Tuesday, July 14, 2009

Refuting the Canons of Conservatism, Part VI

Russell Kirk's sixth canon of conservatism states:
Recognition that change may not be salutary reform: hasty innovation may be a devouring conflagration, rather than a torch of progress. Society must alter, for prudent change is the means of social preservation; but a statesman must take Providence into his calculations, and a statesman's chief virtue, according to Plato and Burke, is prudence.

This canon of conservatism touches on the age-old question about what is the proper speed of social change.

Recognition that change may not be salutary reform: hasty innovation may be a devouring conflagration, rather than a torch of progress.

This sentence hints at the conservative fear of "revolution," especially revolution on the model of the French Revolution and the Russian Revolution. Although the French and Russian Revolution were especially bloody examples of revolution, the intrinsic trait of "revolution" is not violence, but the speed of change. In other words, "revolution" refers to extremely rapid social change, in contrast to "evolution," which refers to slow, methodical social change. The fear that "hasty innovation may be a devouring conflagration, rather than a torch of progress" is the fear that excessively speedy changes may end up destroying more than they create.
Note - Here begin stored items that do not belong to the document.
This design comes from an exercise in tuning for small area, a short achievable clock period and few clock cycles on the open sky130 flow, not from production work. Function was checked by simulation only, so behaviour that the tests miss may differ from the original. Power is estimated from default activity; no workload was simulated.

===== design/flow/config.mk =====
export PLATFORM = sky130hd
export DESIGN_NAME = sha256_top
export DESIGN_NICKNAME = sha256_top
export VERILOG_FILES = /design/flow/design.v
export SDC_FILE = /design/flow/constraint.sdc
export NUM_CORES = 4
export LEC_CHECK = 0
export CAP_MARGIN = 20
export CORE_MARGIN = 2
export CORE_UTILIZATION = 40
export SLEW_MARGIN = 20

===== design/flow/constraint.sdc =====
create_clock -name core_clock -period 10.0 [get_ports {clock}]
set_input_delay 2.0000 -clock core_clock [delete_from_list [all_inputs] [get_ports {clock}]]
set_output_delay 2.0000 -clock core_clock [all_outputs]
set_load 0.01 [all_outputs]

===== design/flow/design.v =====
package sha256_pkg;
    localparam int WORD_BITS     = 32;
    localparam int MAX_MSG_BYTES = 55;   
    localparam int MSG_ADDR_BITS = 6;
    localparam int NUM_ROUNDS    = 64;
    localparam int K_ADDR_BITS   = 6;
    localparam int NUM_H         = 8;
    localparam int H_ADDR_BITS   = 3;
    localparam int STATE_BITS    = NUM_H * WORD_BITS;   
    localparam int BLOCK_BYTES   = 64;
    localparam int SCHED_WORDS   = 16;
    typedef union packed {
        logic [0:BLOCK_BYTES-1][7:0]           bytes;
        logic [0:SCHED_WORDS-1][WORD_BITS-1:0] words;
    } msg_block_t;
endpackage
`timescale 1ns/1ps
module msg_padder (
    input  logic                                  clock,
    input  logic                                  reset,
    input  logic                                  go,
    input  logic [sha256_pkg::MSG_ADDR_BITS-1:0]  msg_length,
    input  logic [7:0]                            msg_data,
    input  logic                                  finish,
    output logic [sha256_pkg::MSG_ADDR_BITS-1:0]  msg_address,
    output logic                                  msg_enable,
    output sha256_pkg::msg_block_t                block,
    output logic                                  block_ready
);
    logic                                  idle;
    logic [sha256_pkg::MSG_ADDR_BITS-1:0]  len;
    logic                                  byte_valid;   
    logic [sha256_pkg::MSG_ADDR_BITS-1:0]  byte_addr;    
    always_ff @(posedge clock)
    begin
        if (reset)
        begin
            idle        <= 1'b1;
            msg_enable  <= 1'b0;
            msg_address <= '0;
            byte_valid  <= 1'b0;
            block_ready <= 1'b0;
        end
        else
        begin
            byte_valid <= msg_enable;
            if (go && idle)
            begin
                idle        <= 1'b0;
                msg_enable  <= (msg_length != '0);   
                msg_address <= '0;
                block_ready <= 1'b0;
            end
            else
            begin
                if (finish)
                    idle <= 1'b1;
                if (msg_enable)
                begin
                    if (msg_address == len - 1'b1)
                        msg_enable <= 1'b0;
                    else
                        msg_address <= msg_address + 1'b1;
                end
                if (!idle && !msg_enable)
                    block_ready <= 1'b1;
            end
        end
    end
    always_ff @(posedge clock)
    begin
        byte_addr <= msg_address;
        if (go && idle)
        begin
            len                      <= msg_length;
            block                    <= '0;
            block.bytes[msg_length]  <= 8'h80;   
            {block.bytes[sha256_pkg::BLOCK_BYTES-2], block.bytes[sha256_pkg::BLOCK_BYTES-1]}
                <= 16'({msg_length, 3'b000});   
        end
        else if (byte_valid)
            block.bytes[byte_addr] <= msg_data;
    end
endmodule
`timescale 1ns/1ps
module hash_loader (
    input  logic                                clock,
    input  logic                                reset,
    input  logic                                go,
    input  logic [sha256_pkg::WORD_BITS-1:0]    hmem_data,
    input  logic                                finish,
    output logic [sha256_pkg::H_ADDR_BITS-1:0]  hmem_address,
    output logic                                hmem_enable,
    output logic [sha256_pkg::STATE_BITS-1:0]   init_state,
    output logic                                state_ready
);
    logic                                idle;
    logic                                cap_valid;
    logic [sha256_pkg::H_ADDR_BITS-1:0]  cap_slot;   
    always_ff @(posedge clock)
    begin
        if (reset)
        begin
            idle         <= 1'b1;
            hmem_enable  <= 1'b0;
            hmem_address <= '0;
            cap_valid    <= 1'b0;
            state_ready  <= 1'b0;
        end
        else
        begin
            cap_valid <= hmem_enable;
            if (go && idle)
            begin
                idle         <= 1'b0;
                hmem_enable  <= 1'b1;
                hmem_address <= '0;
                state_ready  <= 1'b0;
            end
            else
            begin
                if (finish)
                    idle <= 1'b1;
                if (hmem_enable)
                begin
                    if (int'(hmem_address) == sha256_pkg::NUM_H - 1)
                        hmem_enable <= 1'b0;
                    else
                        hmem_address <= hmem_address + 1'b1;
                end
                if (cap_valid && int'(cap_slot) == sha256_pkg::NUM_H - 1)
                    state_ready <= 1'b1;   
            end
        end
    end
    always_ff @(posedge clock)
    begin
        cap_slot <= hmem_address;
        if (cap_valid)
            init_state[(sha256_pkg::NUM_H - 1 - int'(cap_slot)) * sha256_pkg::WORD_BITS
                       +: sha256_pkg::WORD_BITS] <= hmem_data;
    end
endmodule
There is nothing wrong with opposing unnecessary socially destructive change, but conservatives haven't successfully proven that they are the best people to deal with change. Conservatives are especially wrongheaded when it comes to gradual changes that undermine the hierarchical ordering of society. At first glance, conservatives should have nothing to object to. As long as the hierarchical ordering of society is undermined by gradual change and not "hasty innovation," why should conservatives see any harm? But the problem is that conservatives do seem harm in it, because they are obsessed with Godly order and a hierarchically ordered conception of society. If Godly order and hierarchical society is at issue, conservatives will blithely disregard there fear of "hasty innovation" and use whatever innovations they can find to help get society back to a more unequal state. Conservatives claim to oppose rapid changes that lead to destruction, but they don't really mean it. Conservative counterrevolution can be just as destructive as radical revolution, if the great masses of people are not given the opportunity to peacefully adapt to the change.

Society must alter, for prudent change is the means of social preservation; but a statesman must take Providence into his calculations, and a statesman's chief virtue, according to Plato and Burke, is prudence.

At this point, Kirk accepts the inevitability of social change, but argues that the change should only be implemented with the goal of "social preservation." The problem is that "social preservation" is not necessarily preserved by statesmen "taking Providence into his calculations," as Kirk advises. (And don't forget that Kirk refers to "statesmen," not leaders of both genders. This is not an oversight.)

If a statesman is a conservative in the mode of Russell Kirk and "takes Providence into his caluclations," he will assume (as mentioned in the first canon of conservatism) that God has ordered the universe and that this order must be hierarchical (as assumed in the third canon of conservatism). As shown in Part I, the assumption that God has ordered the universe will often lead to the persecution of groups associated with social change for being un-Godly. As shown in Part III, the assumption that civilization requires hierarchical orders can easily be used as justification for the strong abusing the weak. Thus, the hypothetical conservative statesman will not produce the peaceful adjustment to gradual change, but instead will react to change with the persecution of society's weakest members.